Re: [PATCH 0/3] Dump command line of faulting process to syslog

[Josh Triplett]

On Tue, Aug 02, 2022 at 09:40:50PM +0200, Helge Deller wrote:
> On 8/1/22 18:57, Josh Triplett wrote:
> > On Mon, Aug 01, 2022 at 05:20:13PM +0200, Helge Deller wrote:
> >> This patch series allows the arch-specific kernel fault handlers to dump
> >> in addition to the typical info (IP address, fault type, backtrace and so on)
> >> the command line of the faulting process.
> >>
> >> The motivation for this patch is that it's sometimes quite hard to find out and
> >> annoying to not know which program *exactly* faulted when looking at the syslog.
> >>
> >> Some examples from the syslog are:
> >>
> >> On parisc:
> >>    do_page_fault() command='cc1' type=15 address=0x00000000 in libc-2.33.so[f6abb000+184000]
> >>    CPU: 1 PID: 13472 Comm: cc1 Tainted: G            E     5.10.133+ #45
> >>    Hardware name: 9000/785/C8000
> >>
> >> -> We see the "cc1" compiler crashed, but it would be useful to know which file was compiled.
> >>
> >> With this patch series, the kernel now prints in addition:
> >>    cc1[13472] cmdline: /usr/lib/gcc/hppa-linux-gnu/12/cc1 -quiet @/tmp/ccRkFSfY -imultilib . -imultiarch hppa-linux-gnu -D USE_MINIINTERPRETER -D NO_REGS -D _HPUX_SOURCE -D NOSMP -D THREADED_RTS -include /build/ghc/ghc-9.0.2/includes/dist-install/build/ghcversion.h -iquote compiler/GHC/Iface -quiet -dumpdir /tmp/ghc13413_0/ -dumpbase ghc_5.hc -dumpbase-ext .hc -O -Wimplicit -fno-PIC -fwrapv -fno-builtin -fno-strict-aliasing -o /tmp/ghc13413_0/ghc_5.s
> >>
> >> -> now we know that cc1 crashed while compiling some haskell code.
> >
> > This does seem really useful for debugging.
> 
> Yes.
> 
> > However, it's also an information disclosure in various ways. The
> > arguments of a program are often more sensitive than the name, and logs
> > have a tendency to end up in various places, such as bug reports.
> >
> > An example of how this can be an issue:
> > - You receive an email or other message with a sensitive link to follow
> > - You open the link, which launches `firefox https://...`
> > - You continue browsing from that window
> > - Firefox crashes (and recovers and restarts, so you don't think
> >   anything of it)
> > - Later, you report a bug on a different piece of software, and the bug
> >   reporting process includes a copy of the kernel log
> 
> Yes, that's a possible way how such information can leak.
> 
> > I am *not* saying that we shouldn't do this; it seems quite helpful.

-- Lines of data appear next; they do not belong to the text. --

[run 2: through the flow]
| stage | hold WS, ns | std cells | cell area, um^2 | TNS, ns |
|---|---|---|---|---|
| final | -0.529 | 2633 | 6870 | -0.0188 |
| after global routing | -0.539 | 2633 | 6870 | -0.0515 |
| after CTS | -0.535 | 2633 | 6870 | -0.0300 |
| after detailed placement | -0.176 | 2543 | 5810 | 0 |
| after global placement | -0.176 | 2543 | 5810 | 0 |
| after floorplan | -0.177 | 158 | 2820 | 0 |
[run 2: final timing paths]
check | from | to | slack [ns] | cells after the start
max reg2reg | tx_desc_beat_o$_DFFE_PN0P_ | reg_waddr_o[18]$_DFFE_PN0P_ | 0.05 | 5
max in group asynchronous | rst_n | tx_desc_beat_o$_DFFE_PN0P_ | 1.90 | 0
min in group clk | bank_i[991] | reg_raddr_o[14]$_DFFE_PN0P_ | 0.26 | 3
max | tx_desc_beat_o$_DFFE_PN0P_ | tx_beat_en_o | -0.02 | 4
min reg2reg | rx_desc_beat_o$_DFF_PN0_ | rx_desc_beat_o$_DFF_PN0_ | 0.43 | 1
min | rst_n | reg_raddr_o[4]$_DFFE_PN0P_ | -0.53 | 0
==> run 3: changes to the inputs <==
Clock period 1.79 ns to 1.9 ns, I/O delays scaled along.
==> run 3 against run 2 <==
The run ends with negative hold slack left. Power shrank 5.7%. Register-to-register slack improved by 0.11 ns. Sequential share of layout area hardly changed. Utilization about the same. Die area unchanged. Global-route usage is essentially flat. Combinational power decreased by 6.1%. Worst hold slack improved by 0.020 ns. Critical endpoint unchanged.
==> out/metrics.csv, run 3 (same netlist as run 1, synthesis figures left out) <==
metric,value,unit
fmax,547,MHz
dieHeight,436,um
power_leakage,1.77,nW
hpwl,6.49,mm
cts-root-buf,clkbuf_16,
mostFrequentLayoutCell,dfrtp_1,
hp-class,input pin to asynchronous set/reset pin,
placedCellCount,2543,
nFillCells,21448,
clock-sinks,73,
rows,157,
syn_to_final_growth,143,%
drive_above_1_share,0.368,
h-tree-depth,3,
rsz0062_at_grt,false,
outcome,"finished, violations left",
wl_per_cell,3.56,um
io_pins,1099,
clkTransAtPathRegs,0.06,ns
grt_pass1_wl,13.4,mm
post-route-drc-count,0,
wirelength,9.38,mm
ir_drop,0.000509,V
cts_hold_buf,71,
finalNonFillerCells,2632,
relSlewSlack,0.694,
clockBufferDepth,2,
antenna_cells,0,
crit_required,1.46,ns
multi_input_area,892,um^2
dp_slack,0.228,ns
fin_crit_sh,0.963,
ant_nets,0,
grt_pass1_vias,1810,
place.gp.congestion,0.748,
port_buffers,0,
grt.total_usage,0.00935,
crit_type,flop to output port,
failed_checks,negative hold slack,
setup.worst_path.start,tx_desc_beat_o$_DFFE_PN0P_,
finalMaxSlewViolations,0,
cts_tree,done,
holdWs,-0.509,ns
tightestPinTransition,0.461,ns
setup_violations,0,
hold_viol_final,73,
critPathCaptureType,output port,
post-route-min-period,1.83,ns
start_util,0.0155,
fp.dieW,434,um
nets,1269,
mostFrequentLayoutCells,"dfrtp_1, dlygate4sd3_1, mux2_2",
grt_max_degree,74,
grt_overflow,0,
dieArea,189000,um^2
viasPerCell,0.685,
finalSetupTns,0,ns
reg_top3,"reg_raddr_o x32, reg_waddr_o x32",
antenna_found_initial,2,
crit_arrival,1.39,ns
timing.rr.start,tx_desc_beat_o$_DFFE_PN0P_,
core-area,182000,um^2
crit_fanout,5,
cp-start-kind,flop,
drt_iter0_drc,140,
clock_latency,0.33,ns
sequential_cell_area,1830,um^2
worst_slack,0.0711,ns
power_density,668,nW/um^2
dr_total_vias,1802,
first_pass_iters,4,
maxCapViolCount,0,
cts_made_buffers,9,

> > However, I think we need to arrange to treat this as sensitive
> > information, similar to kptr_restrict.
> 
> I wonder what the best solution could be.
> 
> A somewhat trivial solution is to combine it with the dmesg_restrict sysctl, e.g.:
> 
> * When ``dmesg_restrict`` is set to 0 there are no restrictions for users to read
> dmesg. In this case my patch would limit the information (based on example above):
>     cc1[13472] cmdline: /usr/lib/gcc/hppa-linux-gnu/12/cc1 [note: other parameters hidden due to dmesg_restrict=0 sysctl]
> So it would show the full argv[0] with a hint that people would need to change dmesg_restrict.
> 
> * When ``dmesg_restrict`` is set to 1, users must have ``CAP_SYSLOG`` to use dmesg(8)

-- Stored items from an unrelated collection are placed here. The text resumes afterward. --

### config.mk
export PLATFORM = sky130hd
export DESIGN_NAME = mem_checker_top
export DESIGN_NICKNAME = d
export VERILOG_FILES = /design/src/design/ddr_addr_pkg.sv /design/src/design/axi4_pkg.sv /design/src/design/mem_checker_top.sv /design/src/design/mem_test_ctrl.sv /design/src/design/axi_read_engine.sv /design/src/design/axi_write_engine.sv /design/src/design/burst_addr_gen.sv
export SDC_FILE = /design/constraint.sdc
export NUM_CORES = 1
export LEC_CHECK = 0
export ABC_AREA = 1
export ABC_CLOCK_PERIOD_IN_PS = 2600
export BUFFER_PORTS_ARGS = -buffer_cell sky130_fd_sc_hd__buf_2
export CAP_MARGIN = 30
export CELL_PAD_IN_SITES_DETAIL_PLACEMENT = 1
export CELL_PAD_IN_SITES_GLOBAL_PLACEMENT = 1
export CORE_UTILIZATION = 38
export DETAILED_ROUTE_END_ITERATION = 12
export PLACE_DENSITY = 0.83
export REMOVE_ABC_BUFFERS = 1
export SLEW_MARGIN = 20
export SYNTH_ARGS = -nofsm -noshare
export SYNTH_HDL_FRONTEND = slang
export SYNTH_HIERARCHICAL = 1
export SYNTH_SLANG_ARGS = --single-unit
### constraint.sdc
create_clock -name iCLK -period 2.6 [get_ports iCLK]
set_input_delay 0.13 -clock iCLK [delete_from_list [all_inputs] [get_ports iCLK]]
set_output_delay 0.13 -clock iCLK [all_outputs]
set_load 0.01 [all_outputs]
### src/design/ddr_addr_pkg.sv
package ddr_addr_pkg;

	//--------------------------------------------------------------------------
	// ddr address layout as seen on the axi address bus
	//--------------------------------------------------------------------------

	// chip select, top bit
	localparam int CS_W = 1;
	// row address
	localparam int ROW_W = 17;
	// bank address
	localparam int BANK_W = 3;
	// column address
	localparam int COL_W = 10;
	// datapath select, lowest bits
	localparam int DP_W = 2;

	// full axi byte address, 33 bits
	localparam int ADDR_W = CS_W + ROW_W + BANK_W + COL_W + DP_W;

	// field order is msb first
	typedef struct packed {
		logic [CS_W-1:0]   cs;
		logic [ROW_W-1:0]  row;
		logic [BANK_W-1:0] bank;
		logic [COL_W-1:0]  col;
		logic [DP_W-1:0]   dp;
	} ddr_addr_t;

	// two views of one address word
	// flat for counting and range compare
	// field for reporting a ddr location
	typedef union packed {
		logic [ADDR_W-1:0] flat;
		ddr_addr_t         field;
	} ddr_addr_u;

endpackage
### src/design/axi4_pkg.sv
package axi4_pkg;

	//--------------------------------------------------------------------------
	// bus geometry
	//--------------------------------------------------------------------------

	// data bus width in bits
	localparam int DATA_W = 128;
	// one strobe per byte lane
	localparam int STRB_W = DATA_W / 8;
	// burst length field, beats minus one
	localparam int LEN_W = 8;

	// response codes
	typedef enum logic [1:0] {
		OKAY   = 2'b00,
		EXOKAY = 2'b01,
		SLVERR = 2'b10,
		DECERR = 2'b11
	} axi_resp_e;

	//--------------------------------------------------------------------------
	// channel payloads, valid and ready travel beside them
	//--------------------------------------------------------------------------

	// shared by aw and ar
	// size and burst type are always full width incrementing
	typedef struct packed {
		ddr_addr_pkg::ddr_addr_u addr;
		logic [LEN_W-1:0]        len;
	} axi_ax_t;

	// write data beat
	typedef struct packed {
		logic [DATA_W-1:0] data;
		logic [STRB_W-1:0] strb;
		logic              last;
	} axi_w_t;

	// read data beat
	typedef struct packed {
		logic [DATA_W-1:0] data;
		axi_resp_e         resp;
		logic              last;
	} axi_r_t;

	// write response
	typedef struct packed {
		axi_resp_e resp;
	} axi_b_t;

endpackage

### src/design/mem_checker_top.sv
`timescale 1ns/10ps

module mem_checker_top #(
	parameter logic [ddr_addr_pkg::ADDR_W-1:0] START_ADDR = 33'h0_0000_0000,
	parameter logic [ddr_addr_pkg::ADDR_W-1:0] STOP_ADDR = 33'h0_0000_0800,
	parameter int BURST_BEATS = 4,
	parameter int LANE_W = 16
)(
	input  logic                    iCLK,
	input  logic                    iRST,
	input  logic                    i_cfg_done,
	// write address
	output axi4_pkg::axi_ax_t       o_aw,
	output logic                    o_awvalid,
	input  logic                    i_awready,
	// write data
	output axi4_pkg::axi_w_t        o_w,
	output logic                    o_wvalid,
	input  logic                    i_wready,
	// write response
	input  axi4_pkg::axi_b_t        i_b,
	input  logic                    i_bvalid,
	output logic                    o_bready,
	// read address
	output axi4_pkg::axi_ax_t       o_ar,
	output logic                    o_arvalid,
	input  logic                    i_arready,
	// read data
	input  axi4_pkg::axi_r_t        i_r,
	input  logic                    i_rvalid,
	output logic                    o_rready,
	// test status
	output logic                    o_test_run,
	output logic                    o_test_done,
	output logic                    o_test_fail,
	output ddr_addr_pkg::ddr_addr_u o_fail_addr
);
	import ddr_addr_pkg::*;

	logic      wr_start;
	logic      rd_start;
	logic      clear;
	logic      wr_step;
	logic      rd_step;
	logic      wr_done;
	logic      wr_err;
	logic      wr_last;
	logic      rd_done;
	logic      rd_err;
	logic      rd_mis;
	logic      rd_last;
	ddr_addr_u wr_addr;
	ddr_addr_u rd_addr;

	//--------------------------------------------------------------------------
	// sequencing
	//--------------------------------------------------------------------------
	mem_test_ctrl u_ctrl (
		.iCLK          (iCLK),
		.iRST          (iRST),
		.i_cfg_done    (i_cfg_done),
		.i_wr_done     (wr_done),
		.i_wr_err      (wr_err),
		.i_wr_last     (wr_last),
		.i_wr_addr     (wr_addr),
		.i_rd_done     (rd_done),
		.i_rd_err      (rd_err),
		.i_rd_mismatch (rd_mis),
		.i_rd_last     (rd_last),
		.i_rd_addr     (rd_addr),
		.o_wr_start    (wr_start),
		.o_rd_start    (rd_start),
		.o_clear       (clear),
		.o_wr_step     (wr_step),
		.o_rd_step     (rd_step),
		.o_test_run    (o_test_run),
		.o_test_done   (o_test_done),
		.o_test_fail   (o_test_fail),
		.o_fail_addr   (o_fail_addr)
	);

	// one address walker per direction
	burst_addr_gen #(
		.START_ADDR  (START_ADDR),
		.STOP_ADDR   (STOP_ADDR),
		.BURST_BEATS (BURST_BEATS)
	) u_wr_addr (
		.iCLK    (iCLK),
		.iRST    (iRST),
		.i_clear (clear),
		.i_step  (wr_step),
		.o_addr  (wr_addr),
		.o_last  (wr_last)
	);

	burst_addr_gen #(
		.START_ADDR  (START_ADDR),
		.STOP_ADDR   (STOP_ADDR),
		.BURST_BEATS (BURST_BEATS)
	) u_rd_addr (
		.iCLK    (iCLK),
		.iRST    (iRST),
		.i_clear (clear),
		.i_step  (rd_step),
		.o_addr  (rd_addr),
		.o_last  (rd_last)
	);

	//--------------------------------------------------------------------------
	// bus engines
	//--------------------------------------------------------------------------
	axi_write_engine #(
		.BURST_BEATS (BURST_BEATS),
		.LANE_W      (LANE_W)
	) u_wr_eng (
		.iCLK         (iCLK),
		.iRST         (iRST),
		.i_start      (wr_start),
		.i_clear      (clear),
		.i_addr       (wr_addr),
		.o_aw         (o_aw),
		.o_awvalid    (o_awvalid),
		.i_awready    (i_awready),
		.o_w          (o_w),
		.o_wvalid     (o_wvalid),
		.i_wready     (i_wready),
		.i_b          (i_b),
		.i_bvalid     (i_bvalid),
		.o_bready     (o_bready),
		.o_burst_done (wr_done),
		.o_resp_err   (wr_err)
	);

	axi_read_engine #(
		.BURST_BEATS (BURST_BEATS),
		.LANE_W      (LANE_W)
	) u_rd_eng (
		.iCLK         (iCLK),
		.iRST         (iRST),
		.i_start      (rd_start),
		.i_clear      (clear),
		.i_addr       (rd_addr),
		.o_ar         (o_ar),
		.o_arvalid    (o_arvalid),
		.i_arready    (i_arready),
		.i_r          (i_r),
		.i_rvalid     (i_rvalid),
		.o_rready     (o_rready),
		.o_burst_done (rd_done),
		.o_resp_err   (rd_err),
		.o_mismatch   (rd_mis)
	);

endmodule

### src/design/mem_test_ctrl.sv
`timescale 1ns/10ps

module mem_test_ctrl (
	input  logic                    iCLK,
	input  logic                    iRST,
	input  logic                    i_cfg_done,
	input  logic                    i_wr_done,
	input  logic                    i_wr_err,
	input  logic                    i_wr_last,
	input  ddr_addr_pkg::ddr_addr_u i_wr_addr,
	input  logic                    i_rd_done,
	input  logic                    i_rd_err,
	input  logic                    i_rd_mismatch,
	input  logic                    i_rd_last,
	input  ddr_addr_pkg::ddr_addr_u i_rd_addr,
	output logic                    o_wr_start,
	output logic                    o_rd_start,
	output logic                    o_clear,
	output logic                    o_wr_step,
	output logic                    o_rd_step,
	output logic                    o_test_run,
	output logic                    o_test_done,
	output logic                    o_test_fail,
	output ddr_addr_pkg::ddr_addr_u o_fail_addr
);
	typedef enum logic [1:0] {s_idle, s_write, s_read, s_done} ctrl_state_e;

	ctrl_state_e state;

	// advance the address generator on every finished burst
	assign o_wr_step = (state == s_write) & i_wr_done;
	assign o_rd_step = (state == s_read) & i_rd_done;

	//--------------------------------------------------------------------------
	// phase sequencer
	//--------------------------------------------------------------------------
	always_ff @(posedge iCLK)
	begin
		if (iRST)
		begin
			state       <= s_idle;
			o_wr_start  <= 1'b0;
			o_rd_start  <= 1'b0;
			o_clear     <= 1'b0;
			o_test_run  <= 1'b0;
			o_test_done <= 1'b0;
			o_test_fail <= 1'b0;
			o_fail_addr <= '0;
		end
		else
		begin
			o_wr_start <= 1'b0;
			o_rd_start <= 1'b0;
			o_clear    <= 1'b0;
			case (state)
				s_idle:
				begin
					// controller calibrated, start filling
					if (i_cfg_done)
					begin
						o_clear    <= 1'b1;
						o_wr_start <= 1'b1;
						o_test_run <= 1'b1;
						state      <= s_write;
					end
				end
				s_write:
				begin
					if (i_wr_done)
					begin
						if (i_wr_err)
						begin
							o_fail_addr <= i_wr_addr;
							o_test_fail <= 1'b1;
							o_test_run  <= 1'b0;
							o_test_done <= 1'b1;
							state       <= s_done;
						end
						else if (i_wr_last)
						begin
							o_rd_start <= 1'b1;
							state      <= s_read;
						end
						else
							o_wr_start <= 1'b1;
					end
				end
				s_read:
				begin
					if (i_rd_done)
					begin
						// bad data or bad response stops the test
						if (i_rd_err || i_rd_mismatch)
						begin
							o_fail_addr <= i_rd_addr;
							o_test_fail <= 1'b1;
							o_test_run  <= 1'b0;
							o_test_done <= 1'b1;
							state       <= s_done;
						end
						else if (i_rd_last)
						begin
							o_test_run  <= 1'b0;
							o_test_done <= 1'b1;
							state       <= s_done;
						end
						else
							o_rd_start <= 1'b1;
					end
				end
				// results hold until the next reset
				default:
					state <= s_done;
			endcase
		end
	end

endmodule

### src/design/axi_read_engine.sv
`timescale 1ns/10ps

module axi_read_engine #(
	parameter int BURST_BEATS = 4,
	parameter int LANE_W = 16
)(
	input  logic                    iCLK,
	input  logic                    iRST,
	input  logic                    i_start,
	input  logic                    i_clear,
	input  ddr_addr_pkg::ddr_addr_u i_addr,
	output axi4_pkg::axi_ax_t       o_ar,
	output logic                    o_arvalid,
	input  logic                    i_arready,
	input  axi4_pkg::axi_r_t        i_r,
	input  logic                    i_rvalid,
	output logic                    o_rready,
	output logic                    o_burst_done,
	output logic                    o_resp_err,
	output logic                    o_mismatch
);
	import ddr_addr_pkg::*;
	import axi4_pkg::*;

	localparam int LANES = DATA_W / LANE_W;

	typedef enum logic [1:0] {s_idle, s_addr, s_data} rd_state_e;

	rd_state_e         state;
	ddr_addr_u         addr_q;
	logic [LANE_W-1:0] exp_cnt;
	logic [LANES-1:0]  lane_bad;
	logic              resp_bad;
	logic              cmp_vld;
	logic              cmp_last;
	logic              acc_mis;
	logic              acc_resp;
	logic              ar_hs;
	logic              r_hs;

	assign ar_hs = o_arvalid & i_arready;
	assign r_hs  = i_rvalid & o_rready;

	//--------------------------------------------------------------------------
	// address and data handshakes
	//--------------------------------------------------------------------------
	always_ff @(posedge iCLK)
	begin
		if (iRST)
		begin
			state     <= s_idle;
			o_arvalid <= 1'b0;
			o_rready  <= 1'b0;
		end
		else
		begin
			case (state)
				s_idle:
				begin
					if (i_start)
					begin
						o_arvalid <= 1'b1;
						state     <= s_addr;
					end
				end
				s_addr:
				begin
					if (ar_hs)
					begin
						o_arvalid <= 1'b0;
						o_rready  <= 1'b1;
						state     <= s_data;
					end
				end
				s_data:
				begin
					// slave marks the end of the burst
					if (r_hs && i_r.last)
					begin
						o_rready <= 1'b0;
						state    <= s_idle;
					end
				end
				default:
					state <= s_idle;
			endcase
		end
	end

	always_ff @(posedge iCLK)
	begin
		if ((state == s_idle) && i_start)
			addr_q <= i_addr;
	end

	// expected count, one step per beat
	always_ff @(posedge iCLK)
	begin
		if (iRST || i_clear)
			exp_cnt <= '0;
		else if (r_hs)
			exp_cnt <= exp_cnt + 1'b1;
	end

	//--------------------------------------------------------------------------
	// compare stage, one cycle behind the beat
	//--------------------------------------------------------------------------
	always_ff @(posedge iCLK)
	begin
		if (r_hs)
		begin
			for (int i = 0; i < LANES; i++)
				lane_bad[i] <= (i_r.data[i*LANE_W +: LANE_W] != exp_cnt);
			resp_bad <= (i_r.resp != OKAY);
		end
	end

	always_ff @(posedge iCLK)
	begin
		if (iRST)
		begin
			cmp_vld  <= 1'b0;
			cmp_last <= 1'b0;
		end
		else
		begin
			cmp_vld  <= r_hs;
			cmp_last <= r_hs & i_r.last;
		end
	end

	// sticky flags over one burst
	always_ff @(posedge iCLK)
	begin
		if (iRST)
		begin
			acc_mis      <= 1'b0;
			acc_resp     <= 1'b0;
			o_burst_done <= 1'b0;
			o_mismatch   <= 1'b0;
			o_resp_err   <= 1'b0;
		end
		else
		begin
			o_burst_done <= 1'b0;
			o_mismatch   <= 1'b0;
			o_resp_err   <= 1'b0;
			if ((state == s_idle) && i_start)
			begin
				acc_mis  <= 1'b0;
				acc_resp <= 1'b0;
			end
			else if (cmp_vld)
			begin
				acc_mis  <= acc_mis | (|lane_bad);
				acc_resp <= acc_resp | resp_bad;
				// last beat compared, report the whole burst
				if (cmp_last)
				begin
					o_burst_done <= 1'b1;
					o_mismatch   <= acc_mis | (|lane_bad);
					o_resp_err   <= acc_resp | resp_bad;
				end
			end
		end
	end

	always_comb
	begin
		o_ar.addr = addr_q;
		o_ar.len  = LEN_W'(BURST_BEATS - 1);
	end

endmodule

### src/design/axi_write_engine.sv
`timescale 1ns/10ps

module axi_write_engine #(
	parameter int BURST_BEATS = 4,
	parameter int LANE_W = 16
)(
	input  logic                    iCLK,
	input  logic                    iRST,
	input  logic                    i_start,
	input  logic                    i_clear,
	input  ddr_addr_pkg::ddr_addr_u i_addr,
	output axi4_pkg::axi_ax_t       o_aw,
	output logic                    o_awvalid,
	input  logic                    i_awready,
	output axi4_pkg::axi_w_t        o_w,
	output logic                    o_wvalid,
	input  logic                    i_wready,
	input  axi4_pkg::axi_b_t        i_b,
	input  logic                    i_bvalid,
	output logic                    o_bready,
	output logic                    o_burst_done,
	output logic                    o_resp_err
);
	import ddr_addr_pkg::*;
	import axi4_pkg::*;

	localparam int LANES = DATA_W / LANE_W;
	localparam int BEAT_W = (BURST_BEATS > 1) ? $clog2(BURST_BEATS) : 1;
	localparam logic [BEAT_W-1:0] LAST_BEAT = BEAT_W'(BURST_BEATS - 1);

	typedef enum logic [1:0] {s_idle, s_addr, s_data, s_resp} wr_state_e;

	wr_state_e         state;
	ddr_addr_u         addr_q;
	logic [BEAT_W-1:0] beat_cnt;
	logic [LANE_W-1:0] lane_cnt;
	logic              aw_hs;
	logic              w_hs;
	logic              b_hs;

	assign aw_hs = o_awvalid & i_awready;
	assign w_hs  = o_wvalid & i_wready;
	assign b_hs  = o_bready & i_bvalid;

	//--------------------------------------------------------------------------
	// burst sequencer
	//--------------------------------------------------------------------------
	always_ff @(posedge iCLK)
	begin
		if (iRST)
		begin
			state        <= s_idle;
			o_awvalid    <= 1'b0;
			o_wvalid     <= 1'b0;
			o_bready     <= 1'b0;
			o_burst_done <= 1'b0;
			o_resp_err   <= 1'b0;
		end
		else
		begin
			// single cycle status strobes
			o_burst_done <= 1'b0;
			o_resp_err   <= 1'b0;
			case (state)
				s_idle:
				begin
					if (i_start)
					begin
						o_awvalid <= 1'b1;
						state     <= s_addr;
					end
				end
				s_addr:
				begin
					// address taken, data beats follow
					if (aw_hs)
					begin
						o_awvalid <= 1'b0;
						o_wvalid  <= 1'b1;
						state     <= s_data;
					end
				end
				s_data:
				begin
					if (w_hs && (beat_cnt == LAST_BEAT))
					begin
						o_wvalid <= 1'b0;
						o_bready <= 1'b1;
						state    <= s_resp;
					end
				end
				s_resp:
				begin
					if (b_hs)
					begin
						o_bready     <= 1'b0;
						o_burst_done <= 1'b1;
						o_resp_err   <= (i_b.resp != OKAY);
						state        <= s_idle;
					end
				end
				default:
					state <= s_idle;
			endcase
		end
	end

	// burst address held for the whole burst
	always_ff @(posedge iCLK)
	begin
		if ((state == s_idle) && i_start)
			addr_q <= i_addr;
	end

	// beat position inside the burst
	always_ff @(posedge iCLK)
	begin
		if (iRST || aw_hs)
			beat_cnt <= '0;
		else if (w_hs)
			beat_cnt <= beat_cnt + 1'b1;
	end

	// pattern counter runs across the whole window
	always_ff @(posedge iCLK)
	begin
		if (iRST || i_clear)
			lane_cnt <= '0;
		else if (w_hs)
			lane_cnt <= lane_cnt + 1'b1;
	end

	always_comb
	begin
		o_aw.addr = addr_q;
		o_aw.len  = LEN_W'(BURST_BEATS - 1);
		// same count in every lane
		o_w.data  = {LANES{lane_cnt}};
		o_w.strb  = '1;
		o_w.last  = (beat_cnt == LAST_BEAT);
	end

endmodule

### src/design/burst_addr_gen.sv
`timescale 1ns/10ps

module burst_addr_gen #(
	parameter logic [ddr_addr_pkg::ADDR_W-1:0] START_ADDR = '0,
	parameter logic [ddr_addr_pkg::ADDR_W-1:0] STOP_ADDR = 33'h0_0000_0800,
	parameter int BURST_BEATS = 4
)(
	input  logic                    iCLK,
	input  logic                    iRST,
	input  logic                    i_clear,
	input  logic                    i_step,
	output ddr_addr_pkg::ddr_addr_u o_addr,
	output logic                    o_last
);
	import ddr_addr_pkg::*;
	import axi4_pkg::*;

	// bytes covered by one burst
	localparam logic [ADDR_W-1:0] STEP = ADDR_W'(BURST_BEATS * STRB_W);

	ddr_addr_u         addr_q;
	logic [ADDR_W-1:0] addr_nxt;

	// next burst start
	assign addr_nxt = addr_q.flat + STEP;

	// window start on reset or clear, one burst per step
	always_ff @(posedge iCLK)
	begin
		if (iRST || i_clear)
			addr_q.flat <= START_ADDR;
		else if (i_step)
			addr_q.flat <= addr_nxt;
	end

	assign o_addr = addr_q;
	// stop is exclusive, so this burst is the final one
	assign o_last = (addr_nxt >= STOP_ADDR);

endmodule

==> results of run 1 <==
-- cells by family (layout without fill, tap and decap cells) --
kind of cell / Yosys count / after routing / synth area share, %
buffers and inverters: 436 / 705 / 16.9
other: 6 / 44 / 0.165
adder cells (fa/ha/maj): 16 / 16 / 1.47
AND/OR/NAND/NOR: 813 / 813 / 26.4
AO/OA/AOI/OAI: 179 / 179 / 7.51
flip-flops: 222 / 222 / 38.0
XOR/XNOR: 149 / 149 / 9.55
-- state kept, by name, summed over array words and instances, names as in the netlist, 2 cells and up --
register,count
u_rd_eng/state,2
u_rd_eng/lane_bad,8
u_ctrl/o_fail_addr,33
u_wr_eng/addr_q,33
u_ctrl/state,2
u_rd_eng/addr_q,33
u_wr_addr/o_addr,27
u_rd_addr/o_addr,27
u_wr_eng/state,2
u_rd_eng/exp_cnt,16
u_wr_eng/lane_cnt,16
u_wr_eng/beat_cnt,2
-- area by class of cell --
class                      instances  share of cell area (%)
inverter                         227                    5.28
sequential                       222                    32.2
tap                              461                    3.56
multi-input combinational       1201                    39.3
timing repair buffer             433                    14.6
clock inverter                    14                   0.904
clock buffer                      31                    4.06
-- metal layers --
layer / track usage [%] / part of all wire, % / vias to the layer above
met1: 27.9 / 42 / 6020
met4: 5.49 / 2.0 / 0
li1: - / - / 6091
met3: 2.01 / 4.5 / 58
met5: 0 / 0 / -
met2: 42.8 / 52 / 393
-- stage by stage --
stage	TNS [ps]	total power (µW)	instance area [µm²]	setup slack (ps)
after floorplan	0	5690	12400	260
after global placement	0	6700	15200	228
after detailed placement	0	6810	15200	88.2
after CTS	0	10400	16100	17.0
after global routing	-49.4	10900	16200	-26.1
final	0	10300	16200	177
-- worst min-delay path, cell delays in order --
cell and delay, ps:
buf_2 90, xnor2_1 50, nand4_1 60, nor2_1 50, nand2_1 50
-- layout by cell type (no fill, tap or decap), types with 15 or more instances in the layout --
cell type | Yosys | layout
buf_2 | 18 | 376
dfxtp_1 | 147 | 124
a21boi_0 | 33 | 33
nand3_1 | 96 | 95
clkbuf_16 | 0 | 25
nand2_2 | 15 | 15
nand2_1 | 366 | 366
xnor2_1 | 131 | 131
conb_1 | 6 | 44
nor2_4 | 14 | 18
nor2_1 | 233 | 226
nor2_2 | 16 | 19
a21oi_1 | 65 | 65
buf_4 | 160 | 42
edfxtp_1 | 75 | 75
o21ai_0 | 62 | 62
nand4_1 | 39 | 39
inv_1 | 219 | 219
dfxtp_2 | 0 | 23
xor2_1 | 18 | 18
-- power by group --
group          internal [µW]  total (µW)  switching, µW
clock network           2090        3520           1440
logic                    969        2720           1750
registers               3880        4050            177
-- timing repair --
item                                    CTS  global route
buffers inserted                          0             2
hold buffers                             13             0
endpoints found under the setup margin    0             5
gates resized for setup                   0            38
endpoints found under the hold margin    15             0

> and the patch could output all parameters:
>      cc1[13472] cmdline: /usr/lib/gcc/hppa-linux-gnu/12/cc1 -quiet @/tmp/ccRkFSfY -imultilib . -imultiarch hppa-linux-gnu ....
> 
> That would of course still leave few possible corner-cases where information
> could leak, but since usually programs shouldn't crash and that
> people usually shouldn't put sensitive information into the parameter
> list directly, it's somewhat unlikely to happen.
> 
> Another different solution would be to add another sysctl.
> 
> Any other ideas?

I don't think we should overload the meaning of dmesg_restrict. But
overloading kptr_restrict seems reasonable to me. (Including respecting
kptr_restrict==2 by not showing this at all.)